» What is needed
I need each line of the entries below that includes the string "routing".

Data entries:
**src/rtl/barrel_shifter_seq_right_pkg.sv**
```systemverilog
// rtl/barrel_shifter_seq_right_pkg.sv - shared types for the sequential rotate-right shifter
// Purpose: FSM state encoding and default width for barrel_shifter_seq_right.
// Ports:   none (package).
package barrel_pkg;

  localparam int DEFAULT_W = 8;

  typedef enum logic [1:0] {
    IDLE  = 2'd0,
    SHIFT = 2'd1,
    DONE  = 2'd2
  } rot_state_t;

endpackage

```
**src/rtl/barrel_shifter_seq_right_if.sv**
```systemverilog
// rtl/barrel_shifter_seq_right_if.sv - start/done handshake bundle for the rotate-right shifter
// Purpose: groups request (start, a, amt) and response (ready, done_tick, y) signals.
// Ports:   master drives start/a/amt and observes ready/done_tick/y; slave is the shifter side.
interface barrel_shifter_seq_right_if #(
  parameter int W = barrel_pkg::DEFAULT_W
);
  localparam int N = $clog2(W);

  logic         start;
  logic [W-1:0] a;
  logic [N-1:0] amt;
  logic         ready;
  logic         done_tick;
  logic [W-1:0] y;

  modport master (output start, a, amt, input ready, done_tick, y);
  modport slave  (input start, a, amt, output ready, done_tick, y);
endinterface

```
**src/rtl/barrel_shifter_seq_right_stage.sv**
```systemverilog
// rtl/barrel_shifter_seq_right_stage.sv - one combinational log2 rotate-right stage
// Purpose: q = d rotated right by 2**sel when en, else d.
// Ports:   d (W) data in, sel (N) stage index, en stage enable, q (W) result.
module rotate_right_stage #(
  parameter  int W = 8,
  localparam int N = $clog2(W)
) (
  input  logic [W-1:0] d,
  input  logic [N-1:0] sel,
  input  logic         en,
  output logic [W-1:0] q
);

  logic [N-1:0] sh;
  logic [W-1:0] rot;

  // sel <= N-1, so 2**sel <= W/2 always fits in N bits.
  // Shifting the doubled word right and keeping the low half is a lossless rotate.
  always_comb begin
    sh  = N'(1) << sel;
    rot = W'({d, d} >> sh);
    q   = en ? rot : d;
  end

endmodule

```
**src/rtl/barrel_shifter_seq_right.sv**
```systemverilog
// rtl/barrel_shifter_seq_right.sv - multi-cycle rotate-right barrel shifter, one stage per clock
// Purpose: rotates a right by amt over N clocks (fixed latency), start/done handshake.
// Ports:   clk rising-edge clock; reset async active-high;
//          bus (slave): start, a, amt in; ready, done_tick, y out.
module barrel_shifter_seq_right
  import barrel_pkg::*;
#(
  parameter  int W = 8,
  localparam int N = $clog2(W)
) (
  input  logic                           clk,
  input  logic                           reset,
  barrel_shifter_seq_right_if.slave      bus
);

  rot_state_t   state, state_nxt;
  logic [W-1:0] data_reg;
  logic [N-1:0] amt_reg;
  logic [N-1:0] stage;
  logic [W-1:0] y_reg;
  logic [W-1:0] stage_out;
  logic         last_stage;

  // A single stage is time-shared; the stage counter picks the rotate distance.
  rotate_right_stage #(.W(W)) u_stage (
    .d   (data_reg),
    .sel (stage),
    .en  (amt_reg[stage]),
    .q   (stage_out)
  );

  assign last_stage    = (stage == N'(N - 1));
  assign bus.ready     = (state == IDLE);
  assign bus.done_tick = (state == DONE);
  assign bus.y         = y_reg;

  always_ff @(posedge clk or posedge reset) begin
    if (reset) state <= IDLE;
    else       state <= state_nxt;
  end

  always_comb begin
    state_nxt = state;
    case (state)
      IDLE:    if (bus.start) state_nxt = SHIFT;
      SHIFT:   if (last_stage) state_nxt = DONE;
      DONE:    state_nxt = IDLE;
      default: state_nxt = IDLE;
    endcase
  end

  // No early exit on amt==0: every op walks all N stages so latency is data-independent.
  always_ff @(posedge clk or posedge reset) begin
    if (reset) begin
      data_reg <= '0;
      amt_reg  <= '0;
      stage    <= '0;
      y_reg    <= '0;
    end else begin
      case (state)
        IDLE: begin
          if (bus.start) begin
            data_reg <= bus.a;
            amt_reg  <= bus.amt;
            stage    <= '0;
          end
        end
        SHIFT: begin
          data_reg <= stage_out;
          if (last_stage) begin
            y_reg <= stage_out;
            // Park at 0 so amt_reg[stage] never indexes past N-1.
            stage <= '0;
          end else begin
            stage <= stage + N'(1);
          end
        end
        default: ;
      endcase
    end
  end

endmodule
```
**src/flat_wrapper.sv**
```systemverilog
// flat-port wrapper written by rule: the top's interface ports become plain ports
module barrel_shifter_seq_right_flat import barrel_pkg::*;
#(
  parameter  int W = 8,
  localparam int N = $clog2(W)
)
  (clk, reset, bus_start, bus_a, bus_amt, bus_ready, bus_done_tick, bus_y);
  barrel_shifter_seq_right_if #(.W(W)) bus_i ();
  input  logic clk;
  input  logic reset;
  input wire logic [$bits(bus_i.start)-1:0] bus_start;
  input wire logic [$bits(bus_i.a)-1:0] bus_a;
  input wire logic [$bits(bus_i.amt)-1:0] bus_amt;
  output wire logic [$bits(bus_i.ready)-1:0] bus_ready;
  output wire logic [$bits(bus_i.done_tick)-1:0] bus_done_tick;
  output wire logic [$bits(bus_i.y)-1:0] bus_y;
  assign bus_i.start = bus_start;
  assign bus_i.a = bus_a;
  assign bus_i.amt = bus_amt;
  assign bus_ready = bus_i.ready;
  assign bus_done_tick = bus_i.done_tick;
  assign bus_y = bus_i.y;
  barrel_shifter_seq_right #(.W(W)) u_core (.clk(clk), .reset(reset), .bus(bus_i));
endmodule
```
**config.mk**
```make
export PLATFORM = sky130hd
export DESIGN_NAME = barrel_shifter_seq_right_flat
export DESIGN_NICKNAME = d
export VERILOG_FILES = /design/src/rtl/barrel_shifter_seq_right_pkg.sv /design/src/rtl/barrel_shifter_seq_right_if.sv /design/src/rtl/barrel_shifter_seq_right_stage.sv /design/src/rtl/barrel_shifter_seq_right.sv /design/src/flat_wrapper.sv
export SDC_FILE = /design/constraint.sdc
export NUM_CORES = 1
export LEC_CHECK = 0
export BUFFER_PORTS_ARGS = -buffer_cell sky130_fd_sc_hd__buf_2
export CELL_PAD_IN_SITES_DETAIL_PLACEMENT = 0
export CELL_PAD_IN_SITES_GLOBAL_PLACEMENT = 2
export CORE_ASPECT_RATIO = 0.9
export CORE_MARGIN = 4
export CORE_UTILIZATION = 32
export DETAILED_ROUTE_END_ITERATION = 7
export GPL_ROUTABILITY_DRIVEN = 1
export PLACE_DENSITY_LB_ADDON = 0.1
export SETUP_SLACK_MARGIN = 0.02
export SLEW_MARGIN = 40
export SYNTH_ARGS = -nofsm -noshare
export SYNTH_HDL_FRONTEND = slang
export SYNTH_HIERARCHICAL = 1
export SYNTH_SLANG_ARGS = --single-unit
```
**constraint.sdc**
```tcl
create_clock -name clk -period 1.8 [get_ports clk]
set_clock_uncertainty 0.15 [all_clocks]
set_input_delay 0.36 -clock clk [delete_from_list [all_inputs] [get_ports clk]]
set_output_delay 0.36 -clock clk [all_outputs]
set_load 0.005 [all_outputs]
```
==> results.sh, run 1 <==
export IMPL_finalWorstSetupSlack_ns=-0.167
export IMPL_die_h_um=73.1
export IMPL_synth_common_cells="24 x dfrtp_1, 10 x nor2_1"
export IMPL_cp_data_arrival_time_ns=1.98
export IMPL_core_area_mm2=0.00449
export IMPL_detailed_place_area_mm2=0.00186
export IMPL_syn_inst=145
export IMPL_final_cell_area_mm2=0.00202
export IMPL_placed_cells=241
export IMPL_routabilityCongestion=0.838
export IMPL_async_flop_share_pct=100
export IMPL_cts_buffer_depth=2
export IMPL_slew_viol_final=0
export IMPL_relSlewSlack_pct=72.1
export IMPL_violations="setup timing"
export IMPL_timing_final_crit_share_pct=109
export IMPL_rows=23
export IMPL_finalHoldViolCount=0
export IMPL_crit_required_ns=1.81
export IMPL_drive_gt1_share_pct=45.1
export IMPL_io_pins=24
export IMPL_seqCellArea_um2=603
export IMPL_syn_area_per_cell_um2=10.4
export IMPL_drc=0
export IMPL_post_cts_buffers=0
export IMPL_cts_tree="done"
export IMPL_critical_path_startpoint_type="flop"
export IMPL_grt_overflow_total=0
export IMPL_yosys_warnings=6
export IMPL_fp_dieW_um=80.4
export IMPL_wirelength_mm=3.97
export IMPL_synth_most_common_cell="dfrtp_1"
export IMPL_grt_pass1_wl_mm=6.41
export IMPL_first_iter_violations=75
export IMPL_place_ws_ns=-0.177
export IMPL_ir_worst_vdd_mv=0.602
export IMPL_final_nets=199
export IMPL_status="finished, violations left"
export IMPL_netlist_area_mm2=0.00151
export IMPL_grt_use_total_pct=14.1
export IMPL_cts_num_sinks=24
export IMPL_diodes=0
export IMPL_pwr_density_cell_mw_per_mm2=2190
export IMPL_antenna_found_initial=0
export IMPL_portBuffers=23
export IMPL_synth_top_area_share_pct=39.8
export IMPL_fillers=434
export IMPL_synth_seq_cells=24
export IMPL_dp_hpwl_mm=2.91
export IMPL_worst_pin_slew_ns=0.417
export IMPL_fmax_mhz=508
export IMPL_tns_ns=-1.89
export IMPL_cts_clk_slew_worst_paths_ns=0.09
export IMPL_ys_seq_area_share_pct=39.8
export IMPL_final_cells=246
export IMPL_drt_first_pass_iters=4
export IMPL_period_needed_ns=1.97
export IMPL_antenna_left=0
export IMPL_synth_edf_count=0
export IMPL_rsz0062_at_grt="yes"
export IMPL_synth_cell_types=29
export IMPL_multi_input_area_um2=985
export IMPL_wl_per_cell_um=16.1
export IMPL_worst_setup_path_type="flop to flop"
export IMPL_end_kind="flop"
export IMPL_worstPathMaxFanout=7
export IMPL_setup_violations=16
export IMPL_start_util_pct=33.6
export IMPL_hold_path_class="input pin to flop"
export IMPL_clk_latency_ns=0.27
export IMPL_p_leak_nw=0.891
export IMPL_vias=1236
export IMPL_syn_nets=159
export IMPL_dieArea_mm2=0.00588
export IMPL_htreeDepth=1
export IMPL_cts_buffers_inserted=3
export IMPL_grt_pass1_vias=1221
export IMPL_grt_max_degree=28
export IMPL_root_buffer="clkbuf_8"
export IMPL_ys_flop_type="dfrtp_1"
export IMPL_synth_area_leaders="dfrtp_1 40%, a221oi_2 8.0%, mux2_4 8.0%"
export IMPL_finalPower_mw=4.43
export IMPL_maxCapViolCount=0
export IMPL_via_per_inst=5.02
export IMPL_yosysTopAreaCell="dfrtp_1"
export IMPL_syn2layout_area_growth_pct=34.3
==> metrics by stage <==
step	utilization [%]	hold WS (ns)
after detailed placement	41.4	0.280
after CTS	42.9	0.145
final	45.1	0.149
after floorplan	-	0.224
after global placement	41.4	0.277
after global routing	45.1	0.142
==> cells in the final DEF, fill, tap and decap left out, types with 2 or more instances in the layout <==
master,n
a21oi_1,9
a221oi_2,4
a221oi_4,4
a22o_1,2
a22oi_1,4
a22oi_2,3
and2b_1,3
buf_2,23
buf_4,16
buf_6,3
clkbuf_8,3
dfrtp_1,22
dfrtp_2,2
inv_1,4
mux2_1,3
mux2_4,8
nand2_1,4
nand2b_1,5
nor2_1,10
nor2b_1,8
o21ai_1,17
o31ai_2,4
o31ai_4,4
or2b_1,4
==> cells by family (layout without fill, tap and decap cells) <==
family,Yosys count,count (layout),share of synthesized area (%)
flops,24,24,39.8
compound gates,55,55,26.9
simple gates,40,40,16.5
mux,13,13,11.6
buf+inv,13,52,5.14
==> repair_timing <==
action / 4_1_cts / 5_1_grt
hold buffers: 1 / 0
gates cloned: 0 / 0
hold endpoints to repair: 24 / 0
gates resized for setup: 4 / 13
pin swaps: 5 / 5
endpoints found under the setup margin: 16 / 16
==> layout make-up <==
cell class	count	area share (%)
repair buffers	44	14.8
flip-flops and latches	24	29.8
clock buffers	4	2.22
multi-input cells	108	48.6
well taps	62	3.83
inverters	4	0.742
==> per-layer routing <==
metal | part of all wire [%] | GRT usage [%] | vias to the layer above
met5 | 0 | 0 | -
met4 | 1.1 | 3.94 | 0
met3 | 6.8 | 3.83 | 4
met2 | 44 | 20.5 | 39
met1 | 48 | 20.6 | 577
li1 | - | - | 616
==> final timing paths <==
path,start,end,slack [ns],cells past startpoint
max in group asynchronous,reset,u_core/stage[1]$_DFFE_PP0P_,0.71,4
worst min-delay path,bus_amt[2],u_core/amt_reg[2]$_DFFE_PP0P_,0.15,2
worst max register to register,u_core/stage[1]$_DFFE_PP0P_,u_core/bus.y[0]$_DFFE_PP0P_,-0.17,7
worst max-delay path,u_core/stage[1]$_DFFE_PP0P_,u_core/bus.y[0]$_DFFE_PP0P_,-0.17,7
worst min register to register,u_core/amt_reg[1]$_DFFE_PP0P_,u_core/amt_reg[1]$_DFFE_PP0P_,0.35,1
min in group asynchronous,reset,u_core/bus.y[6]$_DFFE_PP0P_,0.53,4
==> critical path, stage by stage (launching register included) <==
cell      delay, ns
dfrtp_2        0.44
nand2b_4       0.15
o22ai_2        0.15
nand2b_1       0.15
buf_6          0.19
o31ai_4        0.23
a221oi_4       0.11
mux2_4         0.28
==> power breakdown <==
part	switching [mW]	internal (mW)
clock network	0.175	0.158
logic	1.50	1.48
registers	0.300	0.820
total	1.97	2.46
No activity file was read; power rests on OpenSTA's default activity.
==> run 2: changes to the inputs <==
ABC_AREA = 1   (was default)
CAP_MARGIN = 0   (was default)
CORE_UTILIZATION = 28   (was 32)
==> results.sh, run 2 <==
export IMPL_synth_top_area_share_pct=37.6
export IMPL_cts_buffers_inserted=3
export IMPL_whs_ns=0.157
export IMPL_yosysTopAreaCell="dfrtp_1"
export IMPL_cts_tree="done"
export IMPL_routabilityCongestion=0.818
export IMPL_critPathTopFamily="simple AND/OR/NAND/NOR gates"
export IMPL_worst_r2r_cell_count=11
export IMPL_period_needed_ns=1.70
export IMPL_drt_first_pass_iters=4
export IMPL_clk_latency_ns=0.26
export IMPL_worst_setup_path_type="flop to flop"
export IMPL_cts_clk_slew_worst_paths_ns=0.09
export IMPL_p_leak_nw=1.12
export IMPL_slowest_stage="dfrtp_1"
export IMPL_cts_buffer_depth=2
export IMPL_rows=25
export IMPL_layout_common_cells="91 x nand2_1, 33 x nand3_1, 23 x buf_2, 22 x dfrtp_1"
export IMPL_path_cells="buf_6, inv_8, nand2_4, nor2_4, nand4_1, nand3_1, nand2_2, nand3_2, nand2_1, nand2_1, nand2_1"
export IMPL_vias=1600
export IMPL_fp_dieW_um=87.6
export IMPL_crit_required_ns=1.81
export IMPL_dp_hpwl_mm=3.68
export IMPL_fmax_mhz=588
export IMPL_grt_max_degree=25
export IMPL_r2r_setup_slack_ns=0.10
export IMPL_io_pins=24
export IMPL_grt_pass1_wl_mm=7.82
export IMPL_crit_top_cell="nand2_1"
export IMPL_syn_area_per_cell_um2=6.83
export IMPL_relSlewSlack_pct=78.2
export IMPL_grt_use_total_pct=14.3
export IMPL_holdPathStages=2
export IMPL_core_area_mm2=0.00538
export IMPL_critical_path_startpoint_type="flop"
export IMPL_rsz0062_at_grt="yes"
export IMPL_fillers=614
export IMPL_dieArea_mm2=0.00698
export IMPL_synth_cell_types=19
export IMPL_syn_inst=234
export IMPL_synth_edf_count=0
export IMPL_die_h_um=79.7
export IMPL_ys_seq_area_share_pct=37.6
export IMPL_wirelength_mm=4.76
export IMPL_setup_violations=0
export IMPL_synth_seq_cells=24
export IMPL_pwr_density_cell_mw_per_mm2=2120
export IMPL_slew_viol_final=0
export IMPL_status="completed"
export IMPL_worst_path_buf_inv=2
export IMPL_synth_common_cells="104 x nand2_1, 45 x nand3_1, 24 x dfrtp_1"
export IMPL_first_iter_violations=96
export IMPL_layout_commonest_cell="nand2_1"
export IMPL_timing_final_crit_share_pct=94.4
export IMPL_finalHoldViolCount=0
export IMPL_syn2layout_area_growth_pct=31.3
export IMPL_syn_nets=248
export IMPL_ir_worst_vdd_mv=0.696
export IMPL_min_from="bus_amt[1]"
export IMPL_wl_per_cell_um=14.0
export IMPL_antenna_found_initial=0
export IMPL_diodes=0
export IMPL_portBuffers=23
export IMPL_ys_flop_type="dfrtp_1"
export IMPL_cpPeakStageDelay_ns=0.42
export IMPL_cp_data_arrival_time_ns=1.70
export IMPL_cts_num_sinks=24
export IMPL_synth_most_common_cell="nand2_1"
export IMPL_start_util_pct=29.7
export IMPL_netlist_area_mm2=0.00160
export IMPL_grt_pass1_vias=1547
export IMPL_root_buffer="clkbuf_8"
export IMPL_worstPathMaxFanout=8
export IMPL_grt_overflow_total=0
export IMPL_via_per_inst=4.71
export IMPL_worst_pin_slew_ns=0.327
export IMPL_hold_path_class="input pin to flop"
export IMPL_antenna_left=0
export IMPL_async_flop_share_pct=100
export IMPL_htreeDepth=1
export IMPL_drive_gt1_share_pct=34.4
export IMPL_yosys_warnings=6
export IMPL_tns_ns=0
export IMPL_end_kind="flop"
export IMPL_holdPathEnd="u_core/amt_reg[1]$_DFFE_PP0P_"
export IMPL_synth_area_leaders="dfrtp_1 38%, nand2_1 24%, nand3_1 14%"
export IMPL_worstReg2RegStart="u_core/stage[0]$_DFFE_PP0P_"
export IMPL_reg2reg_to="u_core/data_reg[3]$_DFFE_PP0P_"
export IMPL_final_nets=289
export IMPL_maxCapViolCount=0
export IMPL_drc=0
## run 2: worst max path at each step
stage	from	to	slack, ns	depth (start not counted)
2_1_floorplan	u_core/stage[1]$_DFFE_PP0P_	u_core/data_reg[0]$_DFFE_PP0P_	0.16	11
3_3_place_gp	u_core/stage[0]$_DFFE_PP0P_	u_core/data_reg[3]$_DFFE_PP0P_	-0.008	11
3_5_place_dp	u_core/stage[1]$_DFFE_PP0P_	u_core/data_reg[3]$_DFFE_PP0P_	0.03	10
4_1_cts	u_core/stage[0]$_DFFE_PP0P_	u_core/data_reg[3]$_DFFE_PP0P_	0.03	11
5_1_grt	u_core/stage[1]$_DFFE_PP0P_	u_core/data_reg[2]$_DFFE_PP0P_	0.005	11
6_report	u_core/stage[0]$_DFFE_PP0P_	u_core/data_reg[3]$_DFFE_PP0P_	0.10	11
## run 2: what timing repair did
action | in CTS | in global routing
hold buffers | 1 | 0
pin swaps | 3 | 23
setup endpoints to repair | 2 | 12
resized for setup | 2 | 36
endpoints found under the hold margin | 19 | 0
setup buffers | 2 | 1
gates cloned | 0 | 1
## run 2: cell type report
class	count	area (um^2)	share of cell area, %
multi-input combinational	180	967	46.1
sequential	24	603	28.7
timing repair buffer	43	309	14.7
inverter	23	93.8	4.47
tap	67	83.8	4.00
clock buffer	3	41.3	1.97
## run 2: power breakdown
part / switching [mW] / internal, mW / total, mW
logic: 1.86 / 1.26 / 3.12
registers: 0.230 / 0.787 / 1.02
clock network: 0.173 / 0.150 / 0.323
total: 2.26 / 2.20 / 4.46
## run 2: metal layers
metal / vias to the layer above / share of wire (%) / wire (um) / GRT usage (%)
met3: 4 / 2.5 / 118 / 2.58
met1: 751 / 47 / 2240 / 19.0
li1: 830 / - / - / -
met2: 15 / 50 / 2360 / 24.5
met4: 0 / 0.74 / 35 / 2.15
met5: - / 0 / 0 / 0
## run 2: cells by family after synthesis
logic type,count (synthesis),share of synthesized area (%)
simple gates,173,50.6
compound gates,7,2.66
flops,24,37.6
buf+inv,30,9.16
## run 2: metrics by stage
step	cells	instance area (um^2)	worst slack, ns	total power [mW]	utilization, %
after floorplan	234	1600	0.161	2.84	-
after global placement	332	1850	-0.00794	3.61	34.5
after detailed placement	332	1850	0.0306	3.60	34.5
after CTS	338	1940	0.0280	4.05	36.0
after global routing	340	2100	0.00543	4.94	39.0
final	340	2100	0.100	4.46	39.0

» Worked solution
after global routing	45.1	0.142
==> per-layer routing <==
action | in CTS | in global routing
after global routing	340	2100	0.00543	4.94	39.0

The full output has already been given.